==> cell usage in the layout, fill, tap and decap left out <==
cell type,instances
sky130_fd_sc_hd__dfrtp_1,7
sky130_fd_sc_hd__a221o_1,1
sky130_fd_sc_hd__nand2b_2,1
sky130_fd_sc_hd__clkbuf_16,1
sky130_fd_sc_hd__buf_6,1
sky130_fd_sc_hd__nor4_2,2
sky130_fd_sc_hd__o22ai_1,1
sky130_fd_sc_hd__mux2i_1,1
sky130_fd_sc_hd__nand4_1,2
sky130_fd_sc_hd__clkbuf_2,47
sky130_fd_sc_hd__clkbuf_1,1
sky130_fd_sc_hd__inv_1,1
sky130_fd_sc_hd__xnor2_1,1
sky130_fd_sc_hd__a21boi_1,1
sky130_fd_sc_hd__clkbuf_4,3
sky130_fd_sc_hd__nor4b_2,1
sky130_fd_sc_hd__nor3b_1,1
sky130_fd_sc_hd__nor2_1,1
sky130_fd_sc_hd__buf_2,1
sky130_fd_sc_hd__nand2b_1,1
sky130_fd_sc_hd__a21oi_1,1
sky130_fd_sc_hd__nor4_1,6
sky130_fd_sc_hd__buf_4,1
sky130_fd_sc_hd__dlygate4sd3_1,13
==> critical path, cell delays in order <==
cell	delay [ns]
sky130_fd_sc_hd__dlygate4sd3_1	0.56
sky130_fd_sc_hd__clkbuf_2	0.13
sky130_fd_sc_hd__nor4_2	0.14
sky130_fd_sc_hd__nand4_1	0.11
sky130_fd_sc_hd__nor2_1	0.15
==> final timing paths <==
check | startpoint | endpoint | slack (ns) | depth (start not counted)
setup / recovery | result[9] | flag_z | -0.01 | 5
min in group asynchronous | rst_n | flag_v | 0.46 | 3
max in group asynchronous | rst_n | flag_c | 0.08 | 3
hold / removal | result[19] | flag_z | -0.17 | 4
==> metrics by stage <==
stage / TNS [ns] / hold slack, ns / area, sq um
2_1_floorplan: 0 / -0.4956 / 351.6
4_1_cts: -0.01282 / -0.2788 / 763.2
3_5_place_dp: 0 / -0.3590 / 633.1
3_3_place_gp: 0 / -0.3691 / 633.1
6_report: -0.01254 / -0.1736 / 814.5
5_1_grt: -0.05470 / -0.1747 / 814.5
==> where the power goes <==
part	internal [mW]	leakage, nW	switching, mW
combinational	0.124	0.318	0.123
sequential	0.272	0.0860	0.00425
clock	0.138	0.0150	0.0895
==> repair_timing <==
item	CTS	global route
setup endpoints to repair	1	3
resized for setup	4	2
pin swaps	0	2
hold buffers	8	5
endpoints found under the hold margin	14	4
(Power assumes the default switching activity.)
[src/rtl/mux_rx_fifo.sv]
module mux_rx_fifo #(
    parameter int W     = 14,
    parameter int DEPTH = 64,
    localparam int AW = $clog2(DEPTH),
    localparam int CW = $clog2(DEPTH + 1)
) (
    input  logic          clk,
    input  logic          rst_n,
    input  logic          flush,
    input  logic          push,
    input  logic [W-1:0]  din,
    input  logic          pop,
    output logic [W-1:0]  dout,
    output logic [CW-1:0] count,
    output logic          full,
    output logic          empty
);

    localparam logic [CW-1:0] DEPTH_C = CW'(DEPTH);

    logic [W-1:0]  mem [DEPTH];
    logic [AW-1:0] wr_ptr;
    logic [AW-1:0] rd_ptr;
    logic          do_push;
    logic          do_pop;

    assign full    = (count == DEPTH_C);
    assign empty   = (count == '0);
    assign do_push = push & ~full;
    assign do_pop  = pop & ~empty;
    assign dout    = mem[rd_ptr];

    always_ff @(posedge clk) begin
        if (do_push) begin
            mem[wr_ptr] <= din;
        end
    end

    always_ff @(posedge clk) begin
        if (!rst_n || flush) begin
            wr_ptr <= '0;
            rd_ptr <= '0;
            count  <= '0;
        end else begin
            if (do_push) wr_ptr <= wr_ptr + 1'b1;
            if (do_pop)  rd_ptr <= rd_ptr + 1'b1;
            unique case ({do_push, do_pop})
                2'b10:   count <= count + 1'b1;
                2'b01:   count <= count - 1'b1;
                default: count <= count;
            endcase
        end
    end

endmodule

[src/rtl/mux_rx_scan.sv]
module mux_rx_scan
    import mux_rx_pkg::*;
#(
    parameter int NLINES = 8,
    localparam int LW = (NLINES > 1) ? $clog2(NLINES) : 1
) (
    input  logic              clk,
    input  logic              rst_n,
    input  logic              soft_clr,
    input  logic              mse,
    input  logic [NLINES-1:0] pend,
    input  logic              full,
    input  silo_entry_t       sel_ent,
    output scan_state_e       state,
    output logic [LW-1:0]     sel,
    output logic [NLINES-1:0] take,
    output logic              push,
    output silo_entry_t       push_ent
);

    localparam logic [LW-1:0] LAST = LW'(NLINES - 1);

    scan_state_e st_q;
    scan_state_e st_d;
    logic [LW-1:0] ptr_q;
    silo_entry_t   stage_q;
    logic          lost_q;
    logic          drop;
    logic          taking;

    // state register
    always_ff @(posedge clk) begin
        if (!rst_n) begin
            st_q <= ST_OFF;
        end else begin
            st_q <= st_d;
        end
    end

    // next state
    always_comb begin
        st_d = st_q;
        unique case (st_q)
            ST_CLEAR: st_d = ST_OFF;
            ST_OFF:   if (mse) st_d = ST_SCAN;
            ST_SCAN: begin
                if (!mse)            st_d = ST_OFF;
                else if (pend[ptr_q]) st_d = ST_PUSH;
            end
            ST_PUSH:  st_d = mse ? ST_SCAN : ST_OFF;
            default:  st_d = ST_OFF;
        endcase
        if (soft_clr) st_d = ST_CLEAR;
    end

    // outputs
    always_comb begin
        taking = (st_q == ST_SCAN) && mse && pend[ptr_q];
        take   = '0;
        if (taking) take[ptr_q] = 1'b1;
        push   = (st_q == ST_PUSH) && mse && !full;
        drop   = (st_q == ST_PUSH) && mse && full;
        push_ent     = stage_q;
        push_ent.ovr = stage_q.ovr | lost_q;
    end

    // scan pointer, staging entry and lost-character flag
    always_ff @(posedge clk) begin
        if (!rst_n || soft_clr) begin
            ptr_q   <= '0;
            stage_q <= '0;
            lost_q  <= 1'b0;
        end else begin
            if (st_q == ST_OFF || st_q == ST_CLEAR) begin
                ptr_q <= '0;
            end else if ((st_q == ST_SCAN && !taking) || st_q == ST_PUSH) begin
                ptr_q <= (ptr_q == LAST) ? '0 : ptr_q + 1'b1;
            end
            if (taking) stage_q <= sel_ent;
            if (drop)       lost_q <= 1'b1;
            else if (push)  lost_q <= 1'b0;
        end
    end

    assign state = st_q;
    assign sel   = ptr_q;

endmodule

• **Problem to solve**
In the records above, count the lines holding the word "setup"; give only that number.

• **Answer to this task**
3